Expression profiling by high throughput sequencing
Summary
Fetal growth restriction (FGR) affects 5-10% of pregnancies worldwide, and can have serious consequences for both mother and child. Both preventative and treatment strategies are currently largely lacking due to a poor understanding of the pathogenesis of FGR. There is strong genetic evidence for the involvement of KIR and HLA genes in FGR, however, the specific HLA and KIR risk alleles and their functional effects have been difficult to map due to linkage disequilibrium, maternal and paternal influence, and an inability to investigate pathological human pregnancies at critical early gestational stages. Here we demonstrate that the interaction between two defined genes, the maternal KIR2DL1 expressed on uterine natural killer (NK) cells, and the paternally-inherited HLA-C*0501, expressed on fetal trophoblast cells, leads to FGR in a humanised mouse model. We show that the initial KIR2DL1 and C*0501 interaction leads to pathogenic uterine arterial remodeling and a modulation of uterine NK cell function.
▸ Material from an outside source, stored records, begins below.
[src/rtl/ualfat_cmd_sequencer.sv]
// uALFAT command sequencer: reset pulse, boot wait, then one ROM script per button press.
// Optional BUTTON_DEBOUNCE_EN adds a DEB_CYCLES debounce filter; ROM image comes from ROM_INIT (byte i at bits [8*i +: 8]).
module ualfat_cmd_sequencer #(
  parameter int RST_PULSE = 100,
  parameter int BOOT_WAIT = 1000,
`ifdef BUTTON_DEBOUNCE_EN
  parameter int DEB_CYCLES = 50000,
`endif
  parameter int ROM_DEPTH = 64,
  parameter logic [ROM_DEPTH*8-1:0] ROM_INIT = '0
) (
  input  logic                          i_clk,
  input  logic                          i_rst,
  input  logic                          i_button,
  ualfat_cmd_sequencer_if.master        tx,
  output logic                          o_ualfat_rst_n,
  output logic                          o_seq_busy,
  output logic                          o_boot_done
);

  localparam int CNT_MAX = (RST_PULSE > BOOT_WAIT) ? RST_PULSE : BOOT_WAIT;
  localparam int CNT_W   = (CNT_MAX < 1) ? 1 : $clog2(CNT_MAX + 1);
  localparam int ADDR_W  = $clog2(ROM_DEPTH);
  localparam logic [CNT_W-1:0]  RST_TGT   = CNT_W'((RST_PULSE == 0) ? 0 : RST_PULSE - 1);
  localparam logic [CNT_W-1:0]  BOOT_TGT  = CNT_W'((BOOT_WAIT == 0) ? 0 : BOOT_WAIT - 1);
  localparam logic [ADDR_W-1:0] ADDR_LAST = ADDR_W'(ROM_DEPTH - 1);

  typedef enum logic [2:0] {
    ST_RST_HOLD = 3'd0,
    ST_BOOT     = 3'd1,
    ST_IDLE     = 3'd2,
    ST_FETCH    = 3'd3,
    ST_CHECK    = 3'd4,
    ST_SEND     = 3'd5,
    ST_DONE     = 3'd6
  } state_t;

  state_t            r_state, w_state_nxt;
  logic [CNT_W-1:0]  r_cnt, w_cnt_nxt;
  logic [ADDR_W-1:0] r_addr, w_addr_nxt;
  logic [7:0]        r_rom_q;
  logic [7:0]        r_tx_data, w_tx_data_nxt;
  logic              r_tx_valid, w_tx_valid_nxt;
  logic              r_busy, w_busy_nxt;
  logic              r_urst_n, w_urst_n_nxt;
  logic              r_boot_done, w_boot_done_nxt;
  logic [1:0]        r_btn_sync;
  logic              r_btn_prev;
  logic              w_btn_level;
  logic              w_press;

  always_ff @(posedge i_clk or posedge i_rst) begin
    if (i_rst) begin
      r_btn_sync <= 2'b00;
      r_btn_prev <= 1'b0;
    end else begin
      r_btn_sync <= {r_btn_sync[0], i_button};
      r_btn_prev <= w_btn_level;
    end
  end

`ifdef BUTTON_DEBOUNCE_EN
  localparam int DEB_W = (DEB_CYCLES < 1) ? 1 : $clog2(DEB_CYCLES + 1);
  localparam logic [DEB_W-1:0] DEB_TGT = DEB_W'((DEB_CYCLES == 0) ? 0 : DEB_CYCLES - 1);
  logic [DEB_W-1:0] r_deb_cnt;
  logic             r_deb_level;

  // Level only follows the synchroniser after DEB_CYCLES consecutive disagreeing samples.
  always_ff @(posedge i_clk or posedge i_rst) begin
    if (i_rst) begin
      r_deb_cnt   <= '0;
      r_deb_level <= 1'b0;
    end else if (r_btn_sync[1] == r_deb_level) begin
      r_deb_cnt   <= '0;
    end else if (r_deb_cnt == DEB_TGT) begin
      r_deb_cnt   <= '0;
      r_deb_level <= r_btn_sync[1];
    end else begin
      r_deb_cnt   <= r_deb_cnt + DEB_W'(1);
    end
  end

  assign w_btn_level = r_deb_level;
`else
  assign w_btn_level = r_btn_sync[1];
`endif

  assign w_press = w_btn_level & ~r_btn_prev;

  always_ff @(posedge i_clk or posedge i_rst) begin
    if (i_rst) begin
      r_state     <= ST_RST_HOLD;
      r_cnt       <= '0;
      r_addr      <= '0;
      r_rom_q     <= 8'h00;
      r_tx_data   <= 8'h00;
      r_tx_valid  <= 1'b0;
      r_busy      <= 1'b0;
      r_urst_n    <= 1'b0;
      r_boot_done <= 1'b0;
    end else begin
      r_state     <= w_state_nxt;
      r_cnt       <= w_cnt_nxt;
      r_addr      <= w_addr_nxt;
      r_tx_data   <= w_tx_data_nxt;
      r_tx_valid  <= w_tx_valid_nxt;
      r_busy      <= w_busy_nxt;
      r_urst_n    <= w_urst_n_nxt;
      r_boot_done <= w_boot_done_nxt;
      if (r_state == ST_FETCH) begin
        r_rom_q <= ROM_INIT[{r_addr, 3'b000} +: 8];
      end
    end
  end

  always_comb begin
    w_state_nxt     = r_state;
    w_cnt_nxt       = r_cnt;
    w_addr_nxt      = r_addr;
    w_tx_data_nxt   = r_tx_data;
    w_tx_valid_nxt  = r_tx_valid;
    w_busy_nxt      = r_busy;
    w_urst_n_nxt    = r_urst_n;
    w_boot_done_nxt = r_boot_done;
    case (r_state)
      ST_RST_HOLD: begin
        if (r_cnt == RST_TGT) begin
          w_cnt_nxt    = '0;
          w_urst_n_nxt = 1'b1;
          w_state_nxt  = ST_BOOT;
        end else begin
          w_cnt_nxt    = r_cnt + CNT_W'(1);
        end
      end
      ST_BOOT: begin
        if (r_cnt == BOOT_TGT) begin
          w_cnt_nxt       = '0;
          w_boot_done_nxt = 1'b1;
          w_state_nxt     = ST_IDLE;
        end else begin
          w_cnt_nxt       = r_cnt + CNT_W'(1);
        end
      end
      ST_IDLE: begin
        if (w_press) begin
          w_busy_nxt  = 1'b1;
          w_addr_nxt  = '0;
          w_state_nxt = ST_FETCH;
        end
      end
      ST_FETCH: begin
        w_state_nxt = ST_CHECK;
      end
      ST_CHECK: begin
        if (r_rom_q == 8'h00) begin
          w_state_nxt    = ST_DONE;
        end else begin
          w_tx_data_nxt  = r_rom_q;
          w_tx_valid_nxt = 1'b1;
          w_state_nxt    = ST_SEND;
        end
      end
      ST_SEND: begin
        // Last ROM slot ends the script even without a terminator; the address never wraps.
        if (r_tx_valid && tx.tx_ready) begin
          w_tx_valid_nxt = 1'b0;
          if (r_addr == ADDR_LAST) begin
            w_state_nxt = ST_DONE;
          end else begin
            w_addr_nxt  = r_addr + ADDR_W'(1);
            w_state_nxt = ST_FETCH;
          end
        end
      end
      ST_DONE: begin
        w_busy_nxt  = 1'b0;
        w_addr_nxt  = '0;
        w_state_nxt = ST_IDLE;
      end
      default: begin
        w_state_nxt = ST_RST_HOLD;
      end
    endcase
  end

  assign tx.tx_data     = r_tx_data;
  assign tx.tx_valid    = r_tx_valid;
  assign o_ualfat_rst_n = r_urst_n;
  assign o_seq_busy     = r_busy;
  assign o_boot_done    = r_boot_done;

endmodule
We delineate how this initial effect cascades to changes in transcriptional expression and intercellular communication in a myriad of cell types and pathways at the maternal-fetal interface. These findings reveal new mechanistic insight into the importance of specific KIR and HLA risk alleles in FGR, and provide new avenues of prevention and treatment to reduce disease burden and improve long-term health outcomes of the child.
Overall design
We built a mouse single cell atlas of uterine NK cells at mid-gesttaion (gd9.5), using both full length scRNA-seq and 3’ droplet-based scRNA-Seq, from the three different mating groups: KIR x C*05 (FGR), WT x C*05 (control 1) and C*05/KIR x WT mice (control 2). In the full length scRNA-seq cohort, we had five replicates per mating group; in the 3' droplet-based scRNA-Seq cohort, we had four replicates for WT x C*05 (control 1) and three replicates each for KIR x C*05 (FGR) and C*05/KIR x WT (control 2). We also analysed all cell types at the maternal-fetal interface at mid-gestation using droplet-based scRNA-seq from the three different mating groups, with three replicates per mating group.